Safe to say, nobody was expecting a city to pop up between Rochester and Syracuse.
And I don’t mean, “pop up” like one of the small towns there along 5-and-20 got delusions of grandeur, called themselves a city, and got businesses to move in. I mean, right there, just north of the Thruway, bam, in the middle of the morning commute, there was a city.
This caused three accidents and a good deal of confusion, mass drug testing in several factories, and then a state-wide (or at least the important parts of the state, up by the lake) holiday as we all tried to figure out what was going on.
It wasn’t a small city, not by any means, but unlike the ones that had grown up naturally around here, this one was contained. It had a shell, if you will, a tall wall, nearly as high as the buildings, and arching in as it went up, so that it really seemed like most of an egg, with just a couple towers poking out of the jagged top.
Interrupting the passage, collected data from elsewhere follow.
[src/rtl/pic_int_sequencer_if.sv]
// Signal bundle between the 8259 interrupt sequencer core and its surroundings
// (request lines, INTA strobe, configuration, vector and status outputs).
interface pic_int_sequencer_if;
  logic [7:0] IR;
  logic       INTA_n;
  logic       INIT;
  logic       LTIM;
  logic       AEOI;
  logic [7:0] IMR;
  logic [4:0] VEC_BASE;
  logic       OCW2_WR;
  logic [7:0] OCW2_DATA;
  logic       INT;
  logic [7:0] VEC_DATA;
  logic       VEC_OE;
  logic [7:0] IRR_Q;
  logic [7:0] ISR_Q;

  modport master (
    output IR, INTA_n, INIT, LTIM, AEOI, IMR, VEC_BASE, OCW2_WR, OCW2_DATA,
    input  INT, VEC_DATA, VEC_OE, IRR_Q, ISR_Q
  );

  modport slave (
    input  IR, INTA_n, INIT, LTIM, AEOI, IMR, VEC_BASE, OCW2_WR, OCW2_DATA,
    output INT, VEC_DATA, VEC_OE, IRR_Q, ISR_Q
  );
endinterface

[src/rtl/pic_int_sequencer.sv]
// 8259 interrupt controller core: IRR/ISR, rotating priority resolution,
// INT generation and the two-pulse INTA vector handshake with OCW2 commands.
module pic_int_sequencer #(
    parameter int unsigned SYNC_STAGES    = 2,
    parameter int unsigned SPURIOUS_LEVEL = 7
) (
    input logic                  CLK,
    input logic                  RESET,
    pic_int_sequencer_if.slave   bus
);

    typedef enum logic [2:0] {IDLE, PEND, ACK1, WAIT2, VEC} state_t;

    // Returns {found, level} of the best-ranked set bit, scanning from lowest+1.
    function automatic logic [3:0] pick(input logic [7:0] v, input logic [2:0] low);
        logic [3:0] r;
        logic [2:0] i;
        r = '0;
        for (int unsigned k = 0; k < 8; k++) begin
            i = low + 3'd1 + 3'(k);
            if (!r[3] && v[i]) r = {1'b1, i};
        end
        return r;
    endfunction

    logic [7:0] ir_sync   [SYNC_STAGES];
    logic       inta_sync [SYNC_STAGES];
    logic [7:0] ir_s, ir_prev;
    logic       inta_s, inta_prev, inta_fall, inta_rise;

    state_t     state_q, state_d;
    logic [7:0] irr_q, irr_d, isr_q, isr_d, isr_o, req, irr_clr;
    logic [2:0] lowest_q, low_o, lvl_q, lvl_d;
    logic       spur_q, spur_d;
    logic [7:0] vec_q, vec_d;
    logic [3:0] h_now, cand, hisr;
    logic       int_cond, ack_set, aeoi_clr;
    logic [2:0] ocw_l;
    logic       unused_ocw2_bits;

    assign unused_ocw2_bits = ^bus.OCW2_DATA[4:3];

    always_ff @(posedge CLK) begin
        ir_sync[0]   <= bus.IR;
        inta_sync[0] <= bus.INTA_n;
        for (int unsigned s = 1; s < SYNC_STAGES; s++) begin
            ir_sync[s]   <= ir_sync[s-1];
            inta_sync[s] <= inta_sync[s-1];
        end
        ir_prev   <= ir_s;
        inta_prev <= inta_s;
    end

    assign ir_s      = ir_sync[SYNC_STAGES-1];
    assign inta_s    = inta_sync[SYNC_STAGES-1];
    assign inta_fall = inta_prev & ~inta_s;
    assign inta_rise = ~inta_prev & inta_s;

    // OCW2 takes effect before resolution so an INTA in the same cycle sees it.
    always_comb begin
        isr_o = isr_q;
        low_o = lowest_q;
        ocw_l = bus.OCW2_DATA[2:0];
        h_now = pick(isr_q, lowest_q);
        if (bus.OCW2_WR) begin
            unique case (bus.OCW2_DATA[7:5])
                3'b001: if (h_now[3]) isr_o[h_now[2:0]] = 1'b0;
                3'b011: isr_o[ocw_l] = 1'b0;
                3'b101: if (h_now[3]) begin
                    isr_o[h_now[2:0]] = 1'b0;
                    low_o = h_now[2:0];
                end
                3'b111: begin
                    isr_o[ocw_l] = 1'b0;
                    low_o = ocw_l;
                end
                3'b110: low_o = ocw_l;
                default: ;
            endcase
        end
    end

    always_comb begin
        req      = irr_q & ~bus.IMR;
        cand     = pick(req, low_o);
        hisr     = pick(isr_o, low_o);
        int_cond = cand[3] && (!hisr[3] ||
                   ((cand[2:0] - low_o - 3'd1) < (hisr[2:0] - low_o - 3'd1)));
    end

    always_comb begin
        state_d  = state_q;
        lvl_d    = lvl_q;
        spur_d   = spur_q;
        vec_d    = vec_q;
        ack_set  = 1'b0;
        aeoi_clr = 1'b0;
        unique case (state_q)
            IDLE:  if (int_cond) state_d = PEND;
            PEND:  if (inta_fall) begin
                state_d = ACK1;
                lvl_d   = cand[3] ? cand[2:0] : 3'(SPURIOUS_LEVEL);
                spur_d  = !cand[3];
                ack_set = cand[3];
            end
            ACK1:  if (inta_rise) state_d = WAIT2;
            WAIT2: if (inta_fall) begin
                state_d = VEC;
                vec_d   = {bus.VEC_BASE, lvl_q};
            end
            VEC:   if (inta_rise) begin
                state_d  = IDLE;
                aeoi_clr = bus.AEOI && !spur_q;
            end
            default: state_d = IDLE;
        endcase
    end

    always_comb begin
        isr_d   = isr_o;
        irr_clr = '0;
        if (ack_set) begin
            isr_d[cand[2:0]]   = 1'b1;
            irr_clr[cand[2:0]] = 1'b1;
        end
        if (aeoi_clr) isr_d[lvl_q] = 1'b0;
        // A fresh edge on the bit being acknowledged re-arms it.
        irr_d = bus.LTIM ? ir_s : ((irr_q & ~irr_clr) | (ir_s & ~ir_prev));
    end

    always_ff @(posedge CLK) begin
        if (RESET || bus.INIT) begin
            state_q  <= IDLE;
            irr_q    <= '0;
            isr_q    <= '0;
            lowest_q <= 3'd7;
            lvl_q    <= '0;
            spur_q   <= 1'b0;
            vec_q    <= '0;
        end else begin
            state_q  <= state_d;
            irr_q    <= irr_d;
            isr_q    <= isr_d;
            lowest_q <= low_o;
            lvl_q    <= lvl_d;
            spur_q   <= spur_d;
            vec_q    <= vec_d;
        end
    end

    assign bus.INT      = (state_q == PEND);
    assign bus.VEC_OE   = (state_q == VEC);
    assign bus.VEC_DATA = vec_q;
    assign bus.IRR_Q    = irr_q;
    assign bus.ISR_Q    = isr_q;

endmodule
One gate sat slightly ajar, off if giant hinges. No more inviting than a broken window in an abandoned house, but that will call to some people, I suppose.
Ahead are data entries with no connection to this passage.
**src/rtl/fifo_reader.sv**
```systemverilog
// Read-side controller for the 256-entry byte FIFO: issues credit-checked reads and
// presents the data as a valid/ready stream. Define FIFO_READER_CNT_EN for pop_count.
module fifo_reader #(
    parameter int WIDTH = 8
) (
    input  logic             clk,
    input  logic             reset,
    input  logic             enable,
    input  logic             fifo_emp,
    output logic             fifo_rd_req,
    input  logic [WIDTH-1:0] fifo_rd_data,
    output logic             m_valid,
    input  logic             m_ready,
    output logic [WIDTH-1:0] m_data
`ifdef FIFO_READER_CNT_EN
    ,
    output logic [15:0]      pop_count
`endif
);

    logic [WIDTH-1:0] buffer [2];
    logic             head;
    logic             tail;
    logic             inflight;
    logic             pop;
    logic [1:0]       occ;
    logic [1:0]       occ_next;
    logic [2:0]       credit;

    assign m_valid = (occ != 2'd0);
    assign m_data  = buffer[head];
    assign pop     = m_valid & m_ready;

    // Counting the in-flight read as already landed guarantees it a free slot.
    always_comb begin
        credit      = {1'b0, occ} + {2'b00, inflight} - {2'b00, pop};
        occ_next    = credit[1:0];
        fifo_rd_req = reset & enable & ~fifo_emp & (credit < 3'd2);
    end

    always_ff @(posedge clk or negedge reset) begin
        if (!reset) begin
            occ      <= 2'd0;
            head     <= 1'b0;
            tail     <= 1'b0;
            inflight <= 1'b0;
        end else begin
            occ      <= occ_next;
            inflight <= fifo_rd_req;
            if (inflight) begin
                tail <= ~tail;
            end
            if (pop) begin
                head <= ~head;
            end
        end
    end

    always_ff @(posedge clk or negedge reset) begin
        if (!reset) begin
            for (int i = 0; i < 2; i++) begin
                buffer[i] <= '0;
            end
        end else if (inflight) begin
            buffer[tail] <= fifo_rd_data;
        end
    end

`ifdef FIFO_READER_CNT_EN
    always_ff @(posedge clk or negedge reset) begin
        if (!reset) begin
            pop_count <= 16'd0;
        end else if (pop) begin
            pop_count <= pop_count + 16'd1;
        end
    end
`endif

endmodule

```
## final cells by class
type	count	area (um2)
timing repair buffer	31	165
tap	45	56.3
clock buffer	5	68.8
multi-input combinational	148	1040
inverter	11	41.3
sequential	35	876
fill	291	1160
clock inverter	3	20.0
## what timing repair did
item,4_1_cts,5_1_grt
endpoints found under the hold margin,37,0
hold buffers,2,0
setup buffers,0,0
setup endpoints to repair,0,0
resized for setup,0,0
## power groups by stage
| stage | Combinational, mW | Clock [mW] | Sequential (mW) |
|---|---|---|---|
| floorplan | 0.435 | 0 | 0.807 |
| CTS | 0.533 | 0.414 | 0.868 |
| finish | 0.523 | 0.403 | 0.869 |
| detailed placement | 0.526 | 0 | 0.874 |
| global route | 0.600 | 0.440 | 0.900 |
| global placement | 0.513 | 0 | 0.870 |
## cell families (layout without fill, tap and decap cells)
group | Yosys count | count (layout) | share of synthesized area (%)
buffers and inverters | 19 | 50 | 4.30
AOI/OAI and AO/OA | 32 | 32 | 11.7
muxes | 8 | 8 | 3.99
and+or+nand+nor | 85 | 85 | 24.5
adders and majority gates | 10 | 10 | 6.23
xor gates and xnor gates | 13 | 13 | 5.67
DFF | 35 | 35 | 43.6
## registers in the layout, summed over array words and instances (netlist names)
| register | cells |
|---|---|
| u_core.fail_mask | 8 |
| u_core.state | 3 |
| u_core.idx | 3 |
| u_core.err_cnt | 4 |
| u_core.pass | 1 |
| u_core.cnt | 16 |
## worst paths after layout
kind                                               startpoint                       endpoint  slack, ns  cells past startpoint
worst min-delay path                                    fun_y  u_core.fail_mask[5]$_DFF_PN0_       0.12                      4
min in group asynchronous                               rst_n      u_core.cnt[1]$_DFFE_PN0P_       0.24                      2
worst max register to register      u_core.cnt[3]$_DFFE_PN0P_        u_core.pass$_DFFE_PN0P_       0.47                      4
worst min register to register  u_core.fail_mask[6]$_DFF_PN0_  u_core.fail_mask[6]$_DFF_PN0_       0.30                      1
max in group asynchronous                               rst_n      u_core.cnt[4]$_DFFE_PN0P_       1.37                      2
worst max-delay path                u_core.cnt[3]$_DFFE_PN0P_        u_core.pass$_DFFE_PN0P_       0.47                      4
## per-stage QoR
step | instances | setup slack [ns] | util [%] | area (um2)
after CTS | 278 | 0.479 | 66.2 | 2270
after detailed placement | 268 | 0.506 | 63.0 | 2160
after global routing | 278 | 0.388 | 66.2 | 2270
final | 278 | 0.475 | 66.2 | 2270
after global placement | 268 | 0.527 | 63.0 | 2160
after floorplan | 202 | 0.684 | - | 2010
File: src/rtl/game_sequencer.sv
// Game frame sequencer: paces the game at the frame tick, runs one physics
// update, one scroll step and a per-pipe collision/score scan each frame,
// and tracks the IDLE / RUN / LOSE game state and the score.
module game_sequencer #(
  parameter int TICK_DIV  = 1666667,
  parameter int NUM_PIPES = 4
) (
  input  logic       board_clk,
  input  logic       Reset,
  input  logic       start,
  input  logic       ack,
  input  logic       flap,
  output logic       phys_req,
  output logic       phys_flap,
  input  logic       phys_done,
  output logic       scroll_en,
  output logic [1:0] pipe_idx,
  output logic       chk_valid,
  input  logic       hit,
  input  logic       passed,
  input  logic       oob,
  output logic [1:0] game_state,
  output logic [7:0] score
);

  localparam int               CNT_W     = (TICK_DIV > 1) ? $clog2(TICK_DIV) : 1;
  localparam logic [CNT_W-1:0] TICK_LAST = CNT_W'(TICK_DIV - 1);
  localparam logic [1:0]       LAST_PIPE = 2'(NUM_PIPES - 1);

  localparam logic [1:0] GS_IDLE = 2'b00;
  localparam logic [1:0] GS_RUN  = 2'b01;
  localparam logic [1:0] GS_LOSE = 2'b10;

  typedef enum logic [2:0] {
    S_IDLE,
    S_WAIT_TICK,
    S_PHYS,
    S_SCROLL,
    S_CHECK,
    S_LOSE
  } state_t;

  state_t           state;
  logic [CNT_W-1:0] tick_cnt;
  logic             flap_latch;
  logic             tick_wrap;
  logic             running;

  assign tick_wrap = (tick_cnt == TICK_LAST);
  assign running   = (state == S_WAIT_TICK) || (state == S_PHYS) ||
                     (state == S_SCROLL)    || (state == S_CHECK);

  // Frame tick counter: free-runs through a game, parked at zero in IDLE so a new game starts a full frame.
  always_ff @(posedge board_clk or posedge Reset) begin
    if (Reset) begin
      tick_cnt <= '0;
    end else if (state == S_IDLE) begin
      tick_cnt <= '0;
    end else if (running) begin
      if (tick_wrap) begin
        tick_cnt <= '0;
      end else begin
        tick_cnt <= tick_cnt + CNT_W'(1);
      end
    end
  end

  // Flap latch: remembers a flap until the next physics update; a flap on the PHYS-entry edge carries to the next frame.
  always_ff @(posedge board_clk or posedge Reset) begin
    if (Reset) begin
      flap_latch <= 1'b0;
    end else if (state == S_WAIT_TICK && tick_wrap) begin
      flap_latch <= flap;
    end else if (running && flap) begin
      flap_latch <= 1'b1;
    end
  end

  // Main sequencer with registered strobes, pipe index, game state and score.
  always_ff @(posedge board_clk or posedge Reset) begin
    if (Reset) begin
      state      <= S_IDLE;
      phys_req   <= 1'b0;
      phys_flap  <= 1'b0;
      scroll_en  <= 1'b0;
      chk_valid  <= 1'b0;
      pipe_idx   <= 2'd0;
      game_state <= GS_IDLE;
      score      <= 8'd0;
    end else begin
      case (state)
        S_IDLE: begin
          if (start) begin
            state      <= S_WAIT_TICK;
            game_state <= GS_RUN;
            score      <= 8'd0;
          end
        end
        S_WAIT_TICK: begin
          if (tick_wrap) begin
            state     <= S_PHYS;
            phys_req  <= 1'b1;
            phys_flap <= flap_latch;
          end
        end
        S_PHYS: begin
          if (phys_done) begin
            state     <= S_SCROLL;
            phys_req  <= 1'b0;
            phys_flap <= 1'b0;
            scroll_en <= 1'b1;
          end
        end
        S_SCROLL: begin
          state     <= S_CHECK;
          scroll_en <= 1'b0;
          chk_valid <= 1'b1;
          pipe_idx  <= 2'd0;
        end
        S_CHECK: begin
          if (hit || oob) begin
            state      <= S_LOSE;
            chk_valid  <= 1'b0;
            pipe_idx   <= 2'd0;
            game_state <= GS_LOSE;
          end else begin
            if (passed && score != 8'hFF) begin
              score <= score + 8'd1;
            end
            if (pipe_idx == LAST_PIPE) begin
              state     <= S_WAIT_TICK;
              chk_valid <= 1'b0;
              pipe_idx  <= 2'd0;
            end else begin
              pipe_idx <= pipe_idx + 2'd1;
            end
          end
        end
        S_LOSE: begin
          if (ack) begin
            state      <= S_IDLE;
            game_state <= GS_IDLE;
          end
        end
        default: begin
          state      <= S_IDLE;
          phys_req   <= 1'b0;
          phys_flap  <= 1'b0;
          scroll_en  <= 1'b0;
          chk_valid  <= 1'b0;
          pipe_idx   <= 2'd0;
          game_state <= GS_IDLE;
        end
      endcase
    end
  end

endmodule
The brains from the colleges went in first, and then a few farmers who knew the area, instruments ready, cameras and note pads and that curiosity that makes us human. Some were already muttering about aliens – that sort of thing didn’t just appear, you know, and the architecture looked strange, the lines and the materials nothing we were used to, at least not on first glance.
I’m a stonecutter, though, and I know my blocks. I went in with the second batch – for not other justification than that it was my family’s land the city had settled on, or at least a corner of it – and ran my hands over the pink-and-brown patterns, felt the weather in her joints and the places where decay had set in. She wasn’t a young city, not by far. But we could refurbish her. We could make her live again.
Routes 5-and-20 parallel the NYS Thruway a short distance south of said hiway, both running parallel to Lake Ontario’s coastline across the widest part of the state. The area between cities on these routs is primarily rural/agricultural.